[What needs to be done] When you reach the line in the data below that contains "[src/hw/sync_fifo.sv]", please start repeating lines exactly, and stop after the line that contains "sees a push.", repeating nothing else.

··· Record set

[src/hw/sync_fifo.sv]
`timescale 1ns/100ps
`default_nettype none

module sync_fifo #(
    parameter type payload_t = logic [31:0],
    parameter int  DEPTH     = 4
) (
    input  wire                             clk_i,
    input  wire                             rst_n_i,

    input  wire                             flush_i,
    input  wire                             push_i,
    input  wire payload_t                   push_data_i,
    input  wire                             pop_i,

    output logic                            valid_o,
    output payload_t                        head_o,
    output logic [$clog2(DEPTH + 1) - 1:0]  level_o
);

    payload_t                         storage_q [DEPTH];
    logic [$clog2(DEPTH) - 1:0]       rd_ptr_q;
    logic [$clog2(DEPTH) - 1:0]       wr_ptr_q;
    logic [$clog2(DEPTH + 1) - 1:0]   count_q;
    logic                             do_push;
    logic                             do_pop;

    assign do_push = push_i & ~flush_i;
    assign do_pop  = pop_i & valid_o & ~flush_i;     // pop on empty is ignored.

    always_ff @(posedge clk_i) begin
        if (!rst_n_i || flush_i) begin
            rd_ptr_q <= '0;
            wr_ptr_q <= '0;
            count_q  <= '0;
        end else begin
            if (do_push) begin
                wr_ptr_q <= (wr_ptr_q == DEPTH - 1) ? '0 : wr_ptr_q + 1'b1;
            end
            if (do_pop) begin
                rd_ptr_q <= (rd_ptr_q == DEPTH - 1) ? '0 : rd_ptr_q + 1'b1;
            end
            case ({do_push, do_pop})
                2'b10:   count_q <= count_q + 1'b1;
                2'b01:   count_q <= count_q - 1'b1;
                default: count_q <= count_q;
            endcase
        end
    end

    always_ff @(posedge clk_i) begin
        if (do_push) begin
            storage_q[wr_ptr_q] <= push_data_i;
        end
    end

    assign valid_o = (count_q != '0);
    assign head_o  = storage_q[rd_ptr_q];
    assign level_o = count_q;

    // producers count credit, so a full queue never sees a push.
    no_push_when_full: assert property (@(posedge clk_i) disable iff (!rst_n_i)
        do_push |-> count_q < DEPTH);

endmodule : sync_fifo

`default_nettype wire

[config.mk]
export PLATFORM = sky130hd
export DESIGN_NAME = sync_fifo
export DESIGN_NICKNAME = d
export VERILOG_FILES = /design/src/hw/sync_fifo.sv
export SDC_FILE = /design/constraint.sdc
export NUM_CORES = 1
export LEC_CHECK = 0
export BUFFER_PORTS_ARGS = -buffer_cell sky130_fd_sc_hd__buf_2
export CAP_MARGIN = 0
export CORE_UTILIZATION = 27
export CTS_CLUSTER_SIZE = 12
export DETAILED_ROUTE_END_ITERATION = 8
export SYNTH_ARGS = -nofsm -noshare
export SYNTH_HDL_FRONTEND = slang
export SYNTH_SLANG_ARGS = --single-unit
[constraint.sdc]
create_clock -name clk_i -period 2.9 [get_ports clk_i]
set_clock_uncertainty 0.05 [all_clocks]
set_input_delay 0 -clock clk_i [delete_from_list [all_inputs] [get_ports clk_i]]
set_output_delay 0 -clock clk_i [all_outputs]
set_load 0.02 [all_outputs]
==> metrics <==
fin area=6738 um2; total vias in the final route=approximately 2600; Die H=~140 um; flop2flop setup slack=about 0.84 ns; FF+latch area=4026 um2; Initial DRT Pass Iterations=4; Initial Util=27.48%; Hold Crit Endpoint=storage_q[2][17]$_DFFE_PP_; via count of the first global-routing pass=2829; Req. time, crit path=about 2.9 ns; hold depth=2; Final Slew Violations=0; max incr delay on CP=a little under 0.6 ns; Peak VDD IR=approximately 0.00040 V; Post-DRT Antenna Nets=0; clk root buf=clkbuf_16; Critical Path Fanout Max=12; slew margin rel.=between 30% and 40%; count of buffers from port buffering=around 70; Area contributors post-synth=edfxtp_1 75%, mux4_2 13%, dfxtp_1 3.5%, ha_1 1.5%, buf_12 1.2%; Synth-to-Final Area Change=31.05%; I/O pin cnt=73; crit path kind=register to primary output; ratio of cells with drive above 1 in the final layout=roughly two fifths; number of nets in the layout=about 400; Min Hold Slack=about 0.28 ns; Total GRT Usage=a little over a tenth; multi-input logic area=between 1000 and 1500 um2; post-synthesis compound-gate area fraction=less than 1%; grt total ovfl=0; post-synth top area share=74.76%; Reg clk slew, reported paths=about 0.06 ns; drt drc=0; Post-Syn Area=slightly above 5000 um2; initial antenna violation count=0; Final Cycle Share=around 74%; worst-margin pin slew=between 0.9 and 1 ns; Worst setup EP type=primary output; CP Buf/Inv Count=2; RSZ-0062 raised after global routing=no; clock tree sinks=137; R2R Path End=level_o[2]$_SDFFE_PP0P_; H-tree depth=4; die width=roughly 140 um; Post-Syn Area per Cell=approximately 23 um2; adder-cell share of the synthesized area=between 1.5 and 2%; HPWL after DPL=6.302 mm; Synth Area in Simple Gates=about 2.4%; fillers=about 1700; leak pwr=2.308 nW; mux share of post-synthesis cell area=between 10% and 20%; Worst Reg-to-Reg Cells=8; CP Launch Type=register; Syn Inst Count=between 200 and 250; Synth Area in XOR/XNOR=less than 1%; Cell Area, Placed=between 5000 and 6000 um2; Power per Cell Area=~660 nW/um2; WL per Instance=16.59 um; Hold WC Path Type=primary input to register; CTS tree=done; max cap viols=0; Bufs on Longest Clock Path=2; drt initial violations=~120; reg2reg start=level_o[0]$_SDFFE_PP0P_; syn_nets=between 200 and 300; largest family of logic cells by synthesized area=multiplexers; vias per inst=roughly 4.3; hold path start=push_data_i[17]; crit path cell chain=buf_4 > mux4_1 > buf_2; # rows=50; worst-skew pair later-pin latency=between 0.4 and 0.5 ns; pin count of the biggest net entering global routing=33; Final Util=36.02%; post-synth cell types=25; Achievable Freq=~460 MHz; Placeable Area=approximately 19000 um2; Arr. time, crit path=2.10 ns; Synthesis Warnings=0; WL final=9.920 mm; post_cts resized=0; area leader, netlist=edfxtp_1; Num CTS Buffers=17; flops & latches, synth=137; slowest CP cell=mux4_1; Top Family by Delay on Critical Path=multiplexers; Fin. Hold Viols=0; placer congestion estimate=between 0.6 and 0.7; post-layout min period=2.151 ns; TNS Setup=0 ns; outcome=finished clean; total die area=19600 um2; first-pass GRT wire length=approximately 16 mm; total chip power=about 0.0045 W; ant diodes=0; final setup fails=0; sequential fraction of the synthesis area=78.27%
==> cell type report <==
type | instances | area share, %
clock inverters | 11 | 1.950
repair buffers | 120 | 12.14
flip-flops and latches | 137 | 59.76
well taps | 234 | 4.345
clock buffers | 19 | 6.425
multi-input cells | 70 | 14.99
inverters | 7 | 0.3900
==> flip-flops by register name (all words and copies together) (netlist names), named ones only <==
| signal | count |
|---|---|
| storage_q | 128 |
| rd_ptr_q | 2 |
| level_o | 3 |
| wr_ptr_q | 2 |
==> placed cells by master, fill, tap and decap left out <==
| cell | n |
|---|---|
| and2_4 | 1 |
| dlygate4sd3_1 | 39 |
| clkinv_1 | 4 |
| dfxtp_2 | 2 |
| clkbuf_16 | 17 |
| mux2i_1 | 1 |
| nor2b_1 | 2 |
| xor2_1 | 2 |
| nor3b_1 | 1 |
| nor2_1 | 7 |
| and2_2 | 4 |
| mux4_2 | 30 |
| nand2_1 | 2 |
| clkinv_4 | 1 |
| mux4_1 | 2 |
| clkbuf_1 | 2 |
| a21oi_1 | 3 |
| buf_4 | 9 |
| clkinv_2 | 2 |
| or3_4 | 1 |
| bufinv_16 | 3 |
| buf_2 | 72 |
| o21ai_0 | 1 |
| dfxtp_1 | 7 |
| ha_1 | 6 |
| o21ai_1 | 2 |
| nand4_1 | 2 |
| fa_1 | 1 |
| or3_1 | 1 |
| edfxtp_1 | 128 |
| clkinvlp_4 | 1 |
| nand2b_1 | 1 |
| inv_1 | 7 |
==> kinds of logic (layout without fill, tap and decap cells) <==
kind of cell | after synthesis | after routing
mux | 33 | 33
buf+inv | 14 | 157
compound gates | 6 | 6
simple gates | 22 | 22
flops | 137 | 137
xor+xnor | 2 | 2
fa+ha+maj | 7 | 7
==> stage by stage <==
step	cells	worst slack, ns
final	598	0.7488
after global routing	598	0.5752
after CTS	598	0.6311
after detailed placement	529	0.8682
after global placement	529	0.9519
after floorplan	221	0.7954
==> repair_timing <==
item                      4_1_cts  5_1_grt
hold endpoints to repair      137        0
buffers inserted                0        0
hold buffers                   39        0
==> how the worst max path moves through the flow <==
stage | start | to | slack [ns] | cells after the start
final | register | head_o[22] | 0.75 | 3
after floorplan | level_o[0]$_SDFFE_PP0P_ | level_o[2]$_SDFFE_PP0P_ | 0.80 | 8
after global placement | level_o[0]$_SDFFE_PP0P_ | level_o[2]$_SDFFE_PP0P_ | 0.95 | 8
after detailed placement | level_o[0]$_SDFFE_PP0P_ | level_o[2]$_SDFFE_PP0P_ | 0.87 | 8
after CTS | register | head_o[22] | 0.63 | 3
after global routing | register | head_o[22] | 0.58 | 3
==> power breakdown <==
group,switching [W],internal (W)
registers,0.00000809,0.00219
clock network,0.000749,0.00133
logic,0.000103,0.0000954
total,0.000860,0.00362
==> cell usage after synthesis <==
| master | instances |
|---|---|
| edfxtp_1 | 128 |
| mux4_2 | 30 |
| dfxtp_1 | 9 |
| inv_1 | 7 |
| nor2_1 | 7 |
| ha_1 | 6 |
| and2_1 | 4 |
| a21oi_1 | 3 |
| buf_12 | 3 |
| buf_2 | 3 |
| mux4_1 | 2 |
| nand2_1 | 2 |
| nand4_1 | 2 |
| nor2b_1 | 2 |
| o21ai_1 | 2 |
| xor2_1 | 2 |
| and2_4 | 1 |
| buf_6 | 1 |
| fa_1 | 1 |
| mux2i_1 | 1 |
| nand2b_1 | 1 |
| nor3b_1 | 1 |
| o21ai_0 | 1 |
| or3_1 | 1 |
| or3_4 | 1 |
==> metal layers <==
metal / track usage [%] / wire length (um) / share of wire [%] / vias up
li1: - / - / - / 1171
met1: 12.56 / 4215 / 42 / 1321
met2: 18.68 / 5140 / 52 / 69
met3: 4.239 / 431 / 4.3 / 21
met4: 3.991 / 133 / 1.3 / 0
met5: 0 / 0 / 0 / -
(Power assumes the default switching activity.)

······
··· Record set

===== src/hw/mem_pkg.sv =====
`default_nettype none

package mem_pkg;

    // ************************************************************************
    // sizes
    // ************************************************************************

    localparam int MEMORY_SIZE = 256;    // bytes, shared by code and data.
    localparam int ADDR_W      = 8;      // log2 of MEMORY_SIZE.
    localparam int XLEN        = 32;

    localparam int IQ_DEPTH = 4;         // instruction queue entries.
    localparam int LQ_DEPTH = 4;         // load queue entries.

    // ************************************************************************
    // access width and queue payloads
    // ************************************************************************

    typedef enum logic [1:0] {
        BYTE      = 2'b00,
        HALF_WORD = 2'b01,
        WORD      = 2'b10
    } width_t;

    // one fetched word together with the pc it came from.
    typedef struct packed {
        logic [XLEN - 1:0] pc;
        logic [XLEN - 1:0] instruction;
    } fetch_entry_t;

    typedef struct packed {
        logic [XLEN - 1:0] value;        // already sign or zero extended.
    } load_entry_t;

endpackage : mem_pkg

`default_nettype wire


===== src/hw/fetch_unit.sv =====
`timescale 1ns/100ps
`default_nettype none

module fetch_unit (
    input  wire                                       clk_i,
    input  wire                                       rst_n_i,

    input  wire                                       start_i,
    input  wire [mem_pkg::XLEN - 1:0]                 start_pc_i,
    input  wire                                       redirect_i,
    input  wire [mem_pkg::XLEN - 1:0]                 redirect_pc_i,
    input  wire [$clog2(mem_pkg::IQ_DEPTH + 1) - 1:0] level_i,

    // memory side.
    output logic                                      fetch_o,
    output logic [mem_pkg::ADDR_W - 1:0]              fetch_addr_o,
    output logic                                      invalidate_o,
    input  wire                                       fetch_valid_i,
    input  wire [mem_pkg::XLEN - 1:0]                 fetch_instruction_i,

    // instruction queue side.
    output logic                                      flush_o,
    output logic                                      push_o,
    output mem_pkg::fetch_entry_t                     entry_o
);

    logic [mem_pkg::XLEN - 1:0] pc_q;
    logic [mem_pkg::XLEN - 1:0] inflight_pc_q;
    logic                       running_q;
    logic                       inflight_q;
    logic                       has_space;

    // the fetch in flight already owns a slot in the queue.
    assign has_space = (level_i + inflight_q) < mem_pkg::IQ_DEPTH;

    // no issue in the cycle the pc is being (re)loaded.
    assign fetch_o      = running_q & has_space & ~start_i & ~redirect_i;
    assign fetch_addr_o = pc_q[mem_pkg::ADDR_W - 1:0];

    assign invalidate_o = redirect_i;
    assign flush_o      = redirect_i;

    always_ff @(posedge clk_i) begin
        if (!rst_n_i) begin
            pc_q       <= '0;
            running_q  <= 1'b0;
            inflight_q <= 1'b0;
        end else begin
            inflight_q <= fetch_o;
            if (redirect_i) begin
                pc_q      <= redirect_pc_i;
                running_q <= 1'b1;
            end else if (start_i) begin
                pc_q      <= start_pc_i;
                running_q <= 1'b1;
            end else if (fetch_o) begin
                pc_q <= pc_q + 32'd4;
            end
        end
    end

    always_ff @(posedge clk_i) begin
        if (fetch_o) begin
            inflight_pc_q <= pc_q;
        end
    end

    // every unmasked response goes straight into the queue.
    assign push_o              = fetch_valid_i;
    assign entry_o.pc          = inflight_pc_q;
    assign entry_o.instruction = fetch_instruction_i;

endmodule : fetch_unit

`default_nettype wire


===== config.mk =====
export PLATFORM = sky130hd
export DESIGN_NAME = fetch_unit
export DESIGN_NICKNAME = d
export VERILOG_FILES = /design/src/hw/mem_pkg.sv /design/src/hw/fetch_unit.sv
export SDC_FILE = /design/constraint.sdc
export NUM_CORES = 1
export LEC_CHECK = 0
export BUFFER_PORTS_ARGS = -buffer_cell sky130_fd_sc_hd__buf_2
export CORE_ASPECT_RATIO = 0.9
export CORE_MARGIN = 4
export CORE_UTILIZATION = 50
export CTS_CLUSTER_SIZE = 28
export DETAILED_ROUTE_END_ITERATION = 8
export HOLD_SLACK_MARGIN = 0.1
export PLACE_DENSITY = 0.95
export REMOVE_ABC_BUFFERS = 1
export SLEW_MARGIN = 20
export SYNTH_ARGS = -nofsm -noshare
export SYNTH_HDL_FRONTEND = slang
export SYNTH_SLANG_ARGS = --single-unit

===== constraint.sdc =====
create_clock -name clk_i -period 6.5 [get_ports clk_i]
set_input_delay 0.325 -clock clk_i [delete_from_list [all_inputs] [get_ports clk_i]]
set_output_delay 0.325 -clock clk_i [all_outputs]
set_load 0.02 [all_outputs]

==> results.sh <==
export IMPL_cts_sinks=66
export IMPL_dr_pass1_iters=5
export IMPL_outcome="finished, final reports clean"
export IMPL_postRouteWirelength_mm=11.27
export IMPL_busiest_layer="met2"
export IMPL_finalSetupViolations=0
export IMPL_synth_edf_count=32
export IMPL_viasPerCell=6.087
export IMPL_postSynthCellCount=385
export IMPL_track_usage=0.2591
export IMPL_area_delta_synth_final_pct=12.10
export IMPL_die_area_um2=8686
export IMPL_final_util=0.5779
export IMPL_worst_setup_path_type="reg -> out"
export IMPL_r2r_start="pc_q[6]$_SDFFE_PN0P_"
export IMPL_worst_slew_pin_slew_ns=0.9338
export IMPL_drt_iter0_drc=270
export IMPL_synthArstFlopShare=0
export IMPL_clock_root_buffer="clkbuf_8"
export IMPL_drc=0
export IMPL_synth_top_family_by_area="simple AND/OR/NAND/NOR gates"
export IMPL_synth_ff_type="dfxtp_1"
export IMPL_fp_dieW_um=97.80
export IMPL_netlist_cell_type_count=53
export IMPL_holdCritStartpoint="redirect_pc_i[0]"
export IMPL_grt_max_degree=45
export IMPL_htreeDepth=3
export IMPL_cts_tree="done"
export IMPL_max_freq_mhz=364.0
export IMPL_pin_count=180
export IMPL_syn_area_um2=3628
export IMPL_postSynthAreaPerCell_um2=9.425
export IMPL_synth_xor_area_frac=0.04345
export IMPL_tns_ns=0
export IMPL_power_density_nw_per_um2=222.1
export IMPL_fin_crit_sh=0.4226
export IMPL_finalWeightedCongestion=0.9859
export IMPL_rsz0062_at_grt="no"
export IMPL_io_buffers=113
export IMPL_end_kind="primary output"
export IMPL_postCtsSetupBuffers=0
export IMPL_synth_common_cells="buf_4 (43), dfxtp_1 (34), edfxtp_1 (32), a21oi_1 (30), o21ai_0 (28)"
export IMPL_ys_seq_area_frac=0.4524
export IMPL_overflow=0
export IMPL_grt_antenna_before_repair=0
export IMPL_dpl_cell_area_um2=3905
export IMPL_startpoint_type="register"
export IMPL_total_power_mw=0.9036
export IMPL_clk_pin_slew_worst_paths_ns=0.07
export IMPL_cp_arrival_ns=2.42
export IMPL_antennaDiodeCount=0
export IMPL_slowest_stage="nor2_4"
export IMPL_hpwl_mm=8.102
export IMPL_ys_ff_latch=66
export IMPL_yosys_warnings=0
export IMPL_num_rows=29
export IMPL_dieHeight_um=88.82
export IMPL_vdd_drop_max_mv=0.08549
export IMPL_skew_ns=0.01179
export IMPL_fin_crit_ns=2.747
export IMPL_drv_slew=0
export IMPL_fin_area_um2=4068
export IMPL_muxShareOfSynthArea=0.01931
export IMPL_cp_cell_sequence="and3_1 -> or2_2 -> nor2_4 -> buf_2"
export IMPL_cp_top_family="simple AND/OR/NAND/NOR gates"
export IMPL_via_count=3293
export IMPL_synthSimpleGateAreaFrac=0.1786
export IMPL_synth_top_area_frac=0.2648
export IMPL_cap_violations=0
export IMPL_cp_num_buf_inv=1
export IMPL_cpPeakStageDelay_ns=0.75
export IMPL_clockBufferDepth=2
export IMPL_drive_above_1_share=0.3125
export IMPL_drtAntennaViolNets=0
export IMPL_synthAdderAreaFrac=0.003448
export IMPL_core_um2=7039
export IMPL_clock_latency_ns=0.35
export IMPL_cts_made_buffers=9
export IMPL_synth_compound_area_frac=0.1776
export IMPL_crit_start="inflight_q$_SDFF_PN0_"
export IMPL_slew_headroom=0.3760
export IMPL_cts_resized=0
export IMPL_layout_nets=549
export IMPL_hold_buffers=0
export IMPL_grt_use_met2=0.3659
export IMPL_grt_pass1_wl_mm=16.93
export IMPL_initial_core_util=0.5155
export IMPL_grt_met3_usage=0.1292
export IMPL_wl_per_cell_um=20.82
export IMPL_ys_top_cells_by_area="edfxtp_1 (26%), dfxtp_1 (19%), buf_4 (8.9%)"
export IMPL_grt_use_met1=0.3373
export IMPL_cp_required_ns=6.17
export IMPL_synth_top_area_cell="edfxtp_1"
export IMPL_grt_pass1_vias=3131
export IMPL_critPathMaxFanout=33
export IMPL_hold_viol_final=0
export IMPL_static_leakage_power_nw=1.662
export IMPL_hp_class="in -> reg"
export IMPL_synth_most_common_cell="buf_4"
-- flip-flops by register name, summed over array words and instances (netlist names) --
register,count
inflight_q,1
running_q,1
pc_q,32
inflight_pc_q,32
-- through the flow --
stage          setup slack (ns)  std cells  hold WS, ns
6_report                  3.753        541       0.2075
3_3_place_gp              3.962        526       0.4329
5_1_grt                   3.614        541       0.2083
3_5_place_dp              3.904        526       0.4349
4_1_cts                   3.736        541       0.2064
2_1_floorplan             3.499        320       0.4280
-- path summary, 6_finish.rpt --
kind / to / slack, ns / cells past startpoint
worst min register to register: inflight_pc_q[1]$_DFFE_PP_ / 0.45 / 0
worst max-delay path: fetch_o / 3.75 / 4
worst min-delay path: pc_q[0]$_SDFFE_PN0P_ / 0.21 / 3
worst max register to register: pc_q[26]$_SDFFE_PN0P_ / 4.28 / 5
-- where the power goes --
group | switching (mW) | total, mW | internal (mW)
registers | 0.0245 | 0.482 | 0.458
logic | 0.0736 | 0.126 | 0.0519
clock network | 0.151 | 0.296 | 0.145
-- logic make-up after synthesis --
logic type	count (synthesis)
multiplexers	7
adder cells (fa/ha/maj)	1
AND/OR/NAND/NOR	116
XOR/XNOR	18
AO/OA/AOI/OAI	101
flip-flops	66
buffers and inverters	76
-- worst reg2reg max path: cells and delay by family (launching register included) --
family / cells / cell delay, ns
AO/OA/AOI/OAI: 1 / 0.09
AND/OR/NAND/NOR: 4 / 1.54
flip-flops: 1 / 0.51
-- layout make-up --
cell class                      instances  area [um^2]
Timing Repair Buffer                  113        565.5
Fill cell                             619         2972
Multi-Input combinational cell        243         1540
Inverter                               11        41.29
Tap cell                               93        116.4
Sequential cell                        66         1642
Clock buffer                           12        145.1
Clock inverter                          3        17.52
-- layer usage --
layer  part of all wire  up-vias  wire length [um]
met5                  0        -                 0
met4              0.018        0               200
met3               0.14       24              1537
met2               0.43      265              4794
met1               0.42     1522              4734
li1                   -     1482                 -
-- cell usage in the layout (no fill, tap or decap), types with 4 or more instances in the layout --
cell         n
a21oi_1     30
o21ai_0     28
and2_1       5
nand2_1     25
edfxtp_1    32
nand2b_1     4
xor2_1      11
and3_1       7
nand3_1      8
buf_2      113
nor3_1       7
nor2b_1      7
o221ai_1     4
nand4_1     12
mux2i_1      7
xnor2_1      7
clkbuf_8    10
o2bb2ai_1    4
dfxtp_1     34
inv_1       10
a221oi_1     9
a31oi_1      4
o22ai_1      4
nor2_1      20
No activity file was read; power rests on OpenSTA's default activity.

······

[Result of the exercise]
[src/hw/sync_fifo.sv]
`timescale 1ns/100ps
`default_nettype none

module sync_fifo #(
    parameter type payload_t = logic [31:0],
    parameter int  DEPTH     = 4
) (
    input  wire                             clk_i,
    input  wire                             rst_n_i,

    input  wire                             flush_i,
    input  wire                             push_i,
    input  wire payload_t                   push_data_i,
    input  wire                             pop_i,

    output logic                            valid_o,
    output payload_t                        head_o,
    output logic [$clog2(DEPTH + 1) - 1:0]  level_o
);

    payload_t                         storage_q [DEPTH];
    logic [$clog2(DEPTH) - 1:0]       rd_ptr_q;
    logic [$clog2(DEPTH) - 1:0]       wr_ptr_q;
    logic [$clog2(DEPTH + 1) - 1:0]   count_q;
    logic                             do_push;
    logic                             do_pop;

    assign do_push = push_i & ~flush_i;
    assign do_pop  = pop_i & valid_o & ~flush_i;     // pop on empty is ignored.

    always_ff @(posedge clk_i) begin
        if (!rst_n_i || flush_i) begin
            rd_ptr_q <= '0;
            wr_ptr_q <= '0;
            count_q  <= '0;
        end else begin
            if (do_push) begin
                wr_ptr_q <= (wr_ptr_q == DEPTH - 1) ? '0 : wr_ptr_q + 1'b1;
            end
            if (do_pop) begin
                rd_ptr_q <= (rd_ptr_q == DEPTH - 1) ? '0 : rd_ptr_q + 1'b1;
            end
            case ({do_push, do_pop})
                2'b10:   count_q <= count_q + 1'b1;
                2'b01:   count_q <= count_q - 1'b1;
                default: count_q <= count_q;
            endcase
        end
    end

    always_ff @(posedge clk_i) begin
        if (do_push) begin
            storage_q[wr_ptr_q] <= push_data_i;
        end
    end

    assign valid_o = (count_q != '0);
    assign head_o  = storage_q[rd_ptr_q];
    assign level_o = count_q;

    // producers count credit, so a full queue never sees a push.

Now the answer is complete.